Dans ce cas, comment propager ces nouvelles connaissances ?
Une première étape consiste à conserver les points clés de ce qui a été appris dans des standards de travail.
La deuxième, c’est d’apporter une réponse plus profonde à cela : penser en termes d’apprentissage “réutilisable” plutôt qu’en termes de connaissances “réutilisables”.
Je vais t’expliquer la différence...
D’abord, pourquoi “réutilisable” ?
Lorsque quelqu’un transfère ses connaissances à quelqu’un qui ne les possède pas, la “réutilisation des connaissances” signifie que ce transfert est public, reproductible et bénéfique pour les futures questions.
Par exemple, ça peut être la recherche d'une réponse à une question déjà posée par quelqu'un, la recherche de quelque chose dans un document ou encore un collègue te faisant part d’une astuce qu'il a trouvée au travail.
La “réutilisation des connaissances” est comme un processus de recyclage : un individu ou un groupe réutilise les connaissances acquises et partagées par quelqu'un d'autre.
Ensuite, pourquoi apprentissage et non connaissances ?
Car l'apprentissage “réutilisable” consiste non seulement à partager le résultat, mais aussi la façon complète (via un cycle PDCA) dont l'équipe a résolu un problème.

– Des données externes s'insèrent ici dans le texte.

Context: an optimization exercise on an open-source flow, tuned for small area, a short achievable clock period and few clock cycles. The choices shown serve that exercise and are no tape-out recipe. RTL that was checked went through simulation tests only; none was proved equivalent to the original.

// conv_rescaler
module conv_rescaler #(
    parameter int NB_PIXEL = 19,
    parameter int NB_COUNT = 32,
    parameter int NB_OUT   = 8,
    parameter int NB_FRAC  = 16
) (
    input  logic                clock,
    input  logic                reset,
    input  logic                i_extremesValid,
    input  logic [NB_PIXEL-1:0] i_maxValue,
    input  logic [NB_PIXEL-1:0] i_minValue,
    input  logic [NB_COUNT-1:0] i_imageSize,
    input  logic                i_valid,
    input  logic [NB_PIXEL-1:0] i_convValue,
    output logic                o_ready,
    output logic [NB_OUT-1:0]   o_pixel,
    output logic                o_valid,
    output logic                o_endSignal
);
    localparam int NB_R     = NB_PIXEL;
    localparam int NB_SCALE = NB_OUT + NB_FRAC;           
    localparam int ND       = (NB_R + 2) / 2;             
    localparam int LC       = 10;                         
    localparam logic [NB_SCALE-1:0] DIVIDEND = {{NB_OUT{1'b1}}, {NB_FRAC{1'b0}}};
  ...
clock: 9.0 ns
lec_check: 0
abc_clock_period_in_ps: 3500
cap_margin: 20
core_margin: 2
core_utilization: 40
slew_margin: 20
standard.sh (not shown) runs the stock make flow with config.mk's settings and CLKGATE_MAP_FILE= SYNTH_SCRIPT=/design/flow/synth_recipe.tcl, a recipe that flattens the netlist after the stock synthesis.
==> flow/flow/run.sh <==
#!/bin/bash
# Standard layout, with the port buffers made from the smallest plain buffer, a clock tree
# of clkbuf_8 buffers without dummy loads, and timing repair aiming for 5.8 ns of setup slack
# (a 3.2 ns period) at the design's 9 ns clock.
set -euo pipefail
export BUFFER_PORTS_ARGS="-buffer_cell sky130_fd_sc_hd__buf_1"
export CTS_ARGS="-sink_clustering_enable -repair_clock_nets -dont_use_dummy_load -buf_list {sky130_fd_sc_hd__clkbuf_8}"
export SETUP_SLACK_MARGIN=5.8
bash standard.sh > standard_flow.log 2>&1
The baseline passed the timing, design-rule and antenna checks.
Testbench counts at the start, summed over its fixed seeds: cycles 20,300.
==> next run, changes <==
--- a/flow/design.v
+++ b/flow/design.v
@@ -49,15 +49,15 @@
     logic [NB_R-1:0]      rem_init;
     logic [NB_SCALE:0]    ra, rb, rc;
     logic [LC-1:0]        lo_s, lo_c;
     logic                 lo_co;
     logic [NB_SCALE-LC-1:0] hi_s, hi_c, hi_sum;
     logic [NB_COUNT-1:0]  count_dec;
     logic [NB_R:0]        dsum;
-    logic                 dsub_c, gt, lt;
+    logic                 dsub_c, gt, lt, lt_co;
     assign idle     = !busy_q;
     assign accept   = i_valid && run_q;
     assign last_acc = accept && (count_q == NB_COUNT'(1));
     assign start    = idle && i_extremesValid;
     assign lone_end = start && (i_imageSize == '0);
     cr_adds #(NB_PIXEL + 1) u_delta (
         .a(c_q), .b(~{min_q[NB_PIXEL-1], min_q}), .ci(1'b1),
@@ -65,16 +65,17 @@
     assign d_neg   = lt_q;
     assign span_ok = !rneg_q && (range_q != '0);
     cr_cmp #(NB_PIXEL) u_gt (
         .a({~i_convValue[NB_PIXEL-1], i_convValue[NB_PIXEL-2:0]}),
         .b(~{~max_q[NB_PIXEL-1], max_q[NB_PIXEL-2:0]}), .ci(1'b0), .co(gt));
     assign d_big = gt_q;
     cr_cmp #(NB_PIXEL) u_lt (
-        .a({~min_q[NB_PIXEL-1], min_q[NB_PIXEL-2:0]}),
-        .b(~{~i_convValue[NB_PIXEL-1], i_convValue[NB_PIXEL-2:0]}), .ci(1'b0), .co(lt));
+        .a({~i_convValue[NB_PIXEL-1], i_convValue[NB_PIXEL-2:0]}),
+        .b(~{~min_q[NB_PIXEL-1], min_q[NB_PIXEL-2:0]}), .ci(1'b1), .co(lt_co));
+    assign lt = !lt_co;
     always_comb begin
         d_clamp = delta[NB_R-1:0];
         if (d_neg)
             d_clamp = '0;
         else if (d_big)
             d_clamp = range_q;
     end
@@ -110,15 +111,15 @@
     cr_cmp #(LC) u_lo (.a(lo_s), .b({lo_c[LC-2:0], 1'b0}), .ci(1'b0), .co(lo_co));
     assign hi_s = psa_q ^ psb_q ^ psc_q;
     assign hi_c = (psa_q & psb_q) | (psa_q & psc_q) | (psb_q & psc_q);
     cr_adds #(NB_SCALE - LC) u_hi (.a(hi_s), .b({hi_c[NB_SCALE-LC-2:0], pc1_q}), .ci(pc2_q), .s(hi_sum), .co());
     assign init_d = start && !lone_end;
     assign prep_d = init_q;
     assign div_d  = (prep_q && span_ok) || (div_q && !scale_q[NB_SCALE-1]);
-    assign run_d  = (prep_q && !span_ok) || (div_q && !scale_q[NB_SCALE-1] && scale_q[NB_SCALE-2]) || (run_q && !last_acc);
+    assign run_d  = (prep_q && !span_ok) || (div_q && scale_q[NB_SCALE-1]) || (run_q && !last_acc);
     always_ff @(posedge clock or negedge reset) begin
         if (!reset) begin
             busy_q <= 1'b0;
             init_q <= 1'b0;
             prep_q <= 1'b0;
             div_q  <= 1'b0;
             run_q  <= 1'b0;
@@ -147,15 +148,15 @@
         end
     end
     always_ff @(posedge clock) begin
         if (idle)
             c_q <= {i_maxValue[NB_PIXEL-1], i_maxValue};
         else if (prep_q)
             c_q <= {rem_init, (lead[NB_R-1:NB_OUT] == '0)};
-        else if (div_q && !scale_q[NB_SCALE-1])
+        else if (div_q)
             c_q <= {rem_next, dbit_next};
         else
             c_q <= {i_convValue[NB_PIXEL-1], i_convValue};
         if (idle) begin
             min_q   <= i_minValue;
             max_q   <= i_maxValue;
             count_q <= i_imageSize;
Result: The new run finished with timing, DRC and antenna clean; count of clock-buffer cells in the layout rises by 1; non-clock buffer count goes down by 7; cell count increases by 0.52%; sequential cell count stays the same; core utilization is about the same; worst setup slack is worse by 110 ps; hold slack gets better by 6.7 ps; global-route usage came out lower by 0.62 points.
Only the layout flow was run in the second run of this note; the RTL was not checked for function there.

Another version of the RTL of conv_rescaler (not shown whole).
Size in the first run: roughly 2000 cells after synthesis, roughly 220 flip-flops, roughly 100 I/O pins.
==> module conv_rescaler, before the edit <==
module conv_rescaler #(
    parameter int NB_PIXEL = 19,
    parameter int NB_COUNT = 32,
    parameter int NB_OUT   = 8,
    parameter int NB_FRAC  = 16
) (
    input  logic                clock,
    input  logic                reset,
    input  logic                i_extremesValid,
    input  logic [NB_PIXEL-1:0] i_maxValue,
    input  logic [NB_PIXEL-1:0] i_minValue,
    input  logic [NB_COUNT-1:0] i_imageSize,
    input  logic                i_valid,
    input  logic [NB_PIXEL-1:0] i_convValue,
    output logic                o_ready,
    output logic [NB_OUT-1:0]   o_pixel,
    output logic                o_valid,
    output logic                o_endSignal
);
    localparam int NB_R     = NB_PIXEL;
    localparam int NB_SCALE = NB_OUT + NB_FRAC;           
    localparam int LC       = 10;                         
    localparam logic [NB_SCALE-1:0] DIVIDEND = {{NB_OUT{1'b1}}, {NB_FRAC{1'b0}}};
    logic                 busy_q, init_q, prep_q, div_q, run_q;
    logic                 init_d, prep_d, div_d, run_d;
    logic                 v0_q, l0_q, v1_q, l1_q, v2_q, l2_q, v3_q, e3_q;
    logic [NB_PIXEL:0]    c_q;        
    logic [NB_PIXEL-1:0]  min_q, max_q;
    logic                 gt_q;       
    logic [NB_R-1:0]      range_q;
    logic [NB_COUNT-1:0]  count_q;    
    logic [NB_SCALE-1:0]  scale_q;
    logic [NB_R-1:0]      d_q;        
    logic [NB_SCALE-1:LC] psa_q, psb_q, psc_q;
    logic                 pc1_q, pc2_q;
    logic [NB_OUT-1:0]    pixel_q;
    logic idle, accept, last_acc, lone_end, start;
    logic [NB_PIXEL:0]    delta;      
    logic                 d_neg, d_big, span_ok;   
    logic [NB_R-1:0]      d_clamp;
    logic [NB_R-1:0]      rem_next;
    logic                 q_bit, dbit_next;
    logic [NB_R-1:0]      lead;       
    logic [NB_R-1:0]      rem_init;
    logic [NB_SCALE-1:0]  ra, rb, rc;
    logic [LC-1:0]        lo_s, lo_c;
    logic                 lo_co;
    logic [NB_SCALE-LC-1:0] hi_s, hi_c, hi_sum;
    logic [NB_COUNT-1:0]  count_dec;
    logic [NB_R:0]        dsum;
    logic                 dsub_c, gt;
    assign idle     = !busy_q;
    assign accept   = i_valid && run_q;
    assign last_acc = accept && (count_q == NB_COUNT'(1));
    assign start    = idle && i_extremesValid;
    assign lone_end = start && (i_imageSize == '0);
    cr_add #(NB_PIXEL + 1) u_delta (
        .a(c_q), .b(~{min_q[NB_PIXEL-1], min_q}), .ci(1'b1),
        .s(delta), .co());
    assign d_neg   = delta[NB_PIXEL];
    assign span_ok = (range_q != '0);
    cr_add #(NB_PIXEL) u_gt (
        .a({~i_convValue[NB_PIXEL-1], i_convValue[NB_PIXEL-2:0]}),
        .b(~{~max_q[NB_PIXEL-1], max_q[NB_PIXEL-2:0]}), .ci(1'b0), .s(), .co(gt));
    assign d_big = gt_q;
    always_comb begin
        d_clamp = delta[NB_R-1:0];
        if (d_neg)
            d_clamp = '0;
        else if (d_big)
            d_clamp = range_q;
    end
    always_comb begin
        for (int i = 0; i < NB_R; i++) begin
            lead[i] = range_q[i];
            for (int j = i + 1; j < NB_R; j++)
                if (range_q[j]) lead[i] = 1'b0;
        end
        for (int i = 0; i < NB_R; i++) begin
            rem_init[i] = 1'b0;
            for (int j = i + 1; j <= i + NB_OUT && j < NB_R; j++)
                rem_init[i] = rem_init[i] | lead[j];
        end
    end
    cr_add #(NB_R + 1) u_div (.a(c_q), .b(~{1'b0, range_q}), .ci(1'b1), .s(dsum), .co(dsub_c));
    assign q_bit     = dsub_c;
    assign rem_next  = q_bit ? dsum[NB_R-1:0] : c_q[NB_R-1:0];
    assign dbit_next = (scale_q[NB_SCALE-2:NB_OUT-1] == '0);
    cr_add #(NB_COUNT) u_cnt (.a(count_q), .b('1), .ci(1'b0), .s(count_dec), .co());
    cr_mul u_mul (.a(scale_q), .b(d_q), .ra(ra), .rb(rb), .rc(rc));
    assign lo_s = ra[LC-1:0] ^ rb[LC-1:0] ^ rc[LC-1:0];
    assign lo_c = (ra[LC-1:0] & rb[LC-1:0]) | (ra[LC-1:0] & rc[LC-1:0]) | (rb[LC-1:0] & rc[LC-1:0]);
    cr_add #(LC) u_lo (.a(lo_s), .b({lo_c[LC-2:0], 1'b0}), .ci(1'b0), .s(), .co(lo_co));
    assign hi_s = psa_q ^ psb_q ^ psc_q;
    assign hi_c = (psa_q & psb_q) | (psa_q & psc_q) | (psb_q & psc_q);
    cr_add #(NB_SCALE - LC) u_hi (.a(hi_s), .b({hi_c[NB_SCALE-LC-2:0], pc1_q}), .ci(pc2_q), .s(hi_sum), .co());
    assign init_d = start && !lone_end;
    assign prep_d = init_q;
    assign div_d  = (prep_q && span_ok) || (div_q && !scale_q[NB_SCALE-1]);
    assign run_d  = (prep_q && !span_ok) || (div_q && scale_q[NB_SCALE-1]) || (run_q && !last_acc);
    always_ff @(posedge clock or negedge reset) begin
        if (!reset) begin
            busy_q <= 1'b0;
            init_q <= 1'b0;
            prep_q <= 1'b0;
            div_q  <= 1'b0;
            run_q  <= 1'b0;
            v0_q   <= 1'b0;
            l0_q   <= 1'b0;
            v1_q   <= 1'b0;
            l1_q   <= 1'b0;
            v2_q   <= 1'b0;
            l2_q   <= 1'b0;
            v3_q   <= 1'b0;
            e3_q   <= 1'b0;
        end else begin
            busy_q <= init_d || prep_d || div_d || run_d;
            init_q <= init_d;
            prep_q <= prep_d;
            div_q  <= div_d;
            run_q  <= run_d;
            v0_q   <= accept;
            l0_q   <= last_acc;
            v1_q   <= v0_q;
            l1_q   <= l0_q;
            v2_q   <= v1_q;
            l2_q   <= v1_q && l1_q;
            v3_q   <= v2_q;
            e3_q   <= l2_q || lone_end;
        end
    end
    always_ff @(posedge clock) begin
        if (idle)
            c_q <= {i_maxValue[NB_PIXEL-1], i_maxValue};
        else if (prep_q)
            c_q <= {rem_init, (lead[NB_R-1:NB_OUT] == '0)};
        else if (div_q)
            c_q <= {rem_next, dbit_next};
        else
            c_q <= {i_convValue[NB_PIXEL-1], i_convValue};
        if (idle) begin
            min_q   <= i_minValue;
            max_q   <= i_maxValue;
            count_q <= i_imageSize;
        end else if (accept) begin
            count_q <= count_dec;
        end
        if (init_q)
            range_q <= d_neg ? '0 : delta[NB_R-1:0];    
        if (prep_q)
            scale_q <= NB_SCALE'(lead);            
        else if (div_q)
            scale_q <= {scale_q[NB_SCALE-2:0], q_bit};
        d_q <= d_clamp;
        gt_q <= gt;
        psa_q   <= ra[NB_SCALE-1:LC];
        psb_q   <= rb[NB_SCALE-1:LC];
        psc_q   <= rc[NB_SCALE-1:LC];
        pc1_q   <= lo_c[LC-1];
        pc2_q   <= lo_co;
        pixel_q <= hi_sum[NB_SCALE-LC-1:NB_FRAC-LC];
    end
    assign o_ready     = run_q;
    assign o_pixel     = pixel_q;
    assign o_valid     = v3_q;
    assign o_endSignal = e3_q;
endmodule
export LEC_CHECK = 0
export ABC_CLOCK_PERIOD_IN_PS = 3500
export CAP_MARGIN = 20
export CORE_MARGIN = 2
export CORE_UTILIZATION = 40
export SLEW_MARGIN = 20
create_clock -name core_clock -period 9.0 [get_ports {clock}]
==> flow/flow/run.sh <==
#!/bin/bash
# Standard layout, with the port buffers made from the smallest plain buffer, a clock tree
# of clkbuf_8 buffers without dummy loads, and timing repair aiming 3.5 ns below the clock period.
set -euo pipefail
export BUFFER_PORTS_ARGS="-buffer_cell sky130_fd_sc_hd__buf_1"
export CTS_ARGS="-sink_clustering_enable -repair_clock_nets -dont_use_dummy_load -buf_list {sky130_fd_sc_hd__clkbuf_8}"
export SETUP_SLACK_MARGIN=5.5
bash standard.sh > standard_flow.log 2>&1
Edit:
--- a/flow/design.v
+++ b/flow/design.v
@@ -24,10 +24,9 @@
     logic                 busy_q, init_q, prep_q, div_q, run_q;
     logic                 init_d, prep_d, div_d, run_d;
     logic                 v0_q, l0_q, v1_q, l1_q, v2_q, l2_q, v3_q, e3_q;
     logic [NB_PIXEL:0]    c_q;        
-    logic [NB_PIXEL-1:0]  min_q, max_q;
-    logic                 gt_q;       
+    logic [NB_PIXEL-1:0]  min_q;
     logic [NB_R-1:0]      range_q;
     logic [NB_COUNT-1:0]  count_q;    
     logic [NB_SCALE-1:0]  scale_q;
     logic [NB_R-1:0]      d_q;        
@@ -46,10 +45,9 @@
     logic [LC-1:0]        lo_s, lo_c;
     logic                 lo_co;
     logic [NB_SCALE-LC-1:0] hi_s, hi_c, hi_sum;
     logic [NB_COUNT-1:0]  count_dec;
-    logic [NB_R:0]        dsum;
-    logic                 dsub_c, gt;
+    logic [NB_PIXEL+1:0]  be_c, be_m, be_r, bcs_s, bcs_c, bsum;
     assign idle     = !busy_q;
     assign accept   = i_valid && run_q;
     assign last_acc = accept && (count_q == NB_COUNT'(1));
     assign start    = idle && i_extremesValid;
@@ -58,12 +56,15 @@
         .a(c_q), .b(~{min_q[NB_PIXEL-1], min_q}), .ci(1'b1),
         .s(delta), .co());
     assign d_neg   = delta[NB_PIXEL];
     assign span_ok = (range_q != '0);
-    cr_add #(NB_PIXEL) u_gt (
-        .a({~i_convValue[NB_PIXEL-1], i_convValue[NB_PIXEL-2:0]}),
-        .b(~{~max_q[NB_PIXEL-1], max_q[NB_PIXEL-2:0]}), .ci(1'b0), .s(), .co(gt));
-    assign d_big = gt_q;
+    assign be_c  = {c_q[NB_PIXEL] && !div_q, c_q};
+    assign be_m  = div_q ? '0 : ~{{2{min_q[NB_PIXEL-1]}}, min_q};
+    assign be_r  = ~{2'b00, range_q};
+    assign bcs_s = be_c ^ be_m ^ be_r;
+    assign bcs_c = (be_c & be_m) | (be_c & be_r) | (be_m & be_r);
+    cr_add #(NB_PIXEL + 2) u_big (.a(bcs_s), .b({bcs_c[NB_PIXEL:0], 1'b0}), .ci(1'b1), .s(bsum), .co());
+    assign d_big = !bsum[NB_PIXEL+1];
     always_comb begin
         d_clamp = delta[NB_R-1:0];
         if (d_neg)
             d_clamp = '0;
@@ -81,11 +82,10 @@
             for (int j = i + 1; j <= i + NB_OUT && j < NB_R; j++)
                 rem_init[i] = rem_init[i] | lead[j];
         end
     end
-    cr_add #(NB_R + 1) u_div (.a(c_q), .b(~{1'b0, range_q}), .ci(1'b1), .s(dsum), .co(dsub_c));
-    assign q_bit     = dsub_c;
-    assign rem_next  = q_bit ? dsum[NB_R-1:0] : c_q[NB_R-1:0];
+    assign q_bit     = !bsum[NB_PIXEL+1];
+    assign rem_next  = q_bit ? bsum[NB_R-1:0] : c_q[NB_R-1:0];
     assign dbit_next = (scale_q[NB_SCALE-2:NB_OUT-1] == '0);
     cr_add #(NB_COUNT) u_cnt (.a(count_q), .b('1), .ci(1'b0), .s(count_dec), .co());
     cr_mul u_mul (.a(scale_q), .b(d_q), .ra(ra), .rb(rb), .rc(rc));
     assign lo_s = ra[LC-1:0] ^ rb[LC-1:0] ^ rc[LC-1:0];
@@ -139,9 +139,8 @@
         else
             c_q <= {i_convValue[NB_PIXEL-1], i_convValue};
         if (idle) begin
             min_q   <= i_minValue;
-            max_q   <= i_maxValue;
             count_q <= i_imageSize;
         end else if (accept) begin
             count_q <= count_dec;
         end
@@ -151,9 +150,8 @@
             scale_q <= NB_SCALE'(lead);            
         else if (div_q)
             scale_q <= {scale_q[NB_SCALE-2:0], q_bit};
         d_q <= d_clamp;
-        gt_q <= gt;
         psa_q   <= ra[NB_SCALE-1:LC];
         psb_q   <= rb[NB_SCALE-1:LC];
         psc_q   <= rc[NB_SCALE-1:LC];
         pc1_q   <= lo_c[LC-1];
Result: Final area came out lower by 3.1%; worst hold slack improved by 8.7 ps; register-to-register slack got worse by 30 ps; critical path depth came out lower by 1; routed wire length came out lower by 1.1%; final cell count came out lower by 4.3%; worst setup slack got worse by 34 ps; clock skew came out lower by 38 ps; via count came out lower by 3.0%; die area came out lower by 3.8%; global-route usage stays flat.
Function was not checked in any run of this note: the RTL went through the layout flow alone.

==> afterwards: timing with drivers on the ports <==
The results above use ideal ports. As a check the final layouts listed here were re-extracted and re-timed, cells and wires unchanged.
Step 1 assumes that a clkbuf_16 drives the clock port and a buf_2 every other input.
Step 2 also shifts input and output timing later by t, the mid clock arrival at the registers, as if the neighbouring blocks saw the same clock.
Three values: ideal ports, drivers, drivers and shift; two values: the first two.
| run | t (ns) | slack for setup (ns) | worst setup path after step 2 | latest minus earliest clock arrival (ns) | worst data-port slew with drivers (ns) |
|---|---|---|---|---|---|
| the first run of note 1 | 0.619 | 5.753 / 5.753 / 5.264 | input to register | 0.095 / 0.094 | 0.05 |
| the second run of note 1 | 0.625 | 5.642 / 5.642 / 5.258 | input to register | 0.083 / 0.082 | 0.05 |
| the first run of note 2 | 0.650 | 5.321 / 5.321 / 5.023 | input to register | 0.089 / 0.090 | 0.05 |
| the second run of note 2 | 0.551 | 5.287 / 5.287 / 5.287 | register to register | 0.054 / 0.054 | 0.07 |
After both steps every run listed still meets setup and hold. For the first run of note 1, which loses most, drivers alone change the setup slack by 0.000 ns; drivers and shift together by -0.489 ns.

Ça permet aux autres équipes de bénéficier des connaissances acquises tout en préservant la capacité de réfléchir et d'expérimenter par elles-mêmes.
Le dernier élément du Kaizen 6 points (que je t’ai développé dans cette newsletter) invite ton équipe à présenter son approche et ses conclusions à toutes les autres pouvant bénéficier de ces connaissances.
Voilà pourquoi il est préférable de penser en termes d’apprentissage plutôt que de connaissances “réutilisables”.
Parce que la connaissance est un stock, tandis que l’apprentissage est un flux.
C’est de cette manière que l’entreprise développe de nouvelles capacités au fil du temps.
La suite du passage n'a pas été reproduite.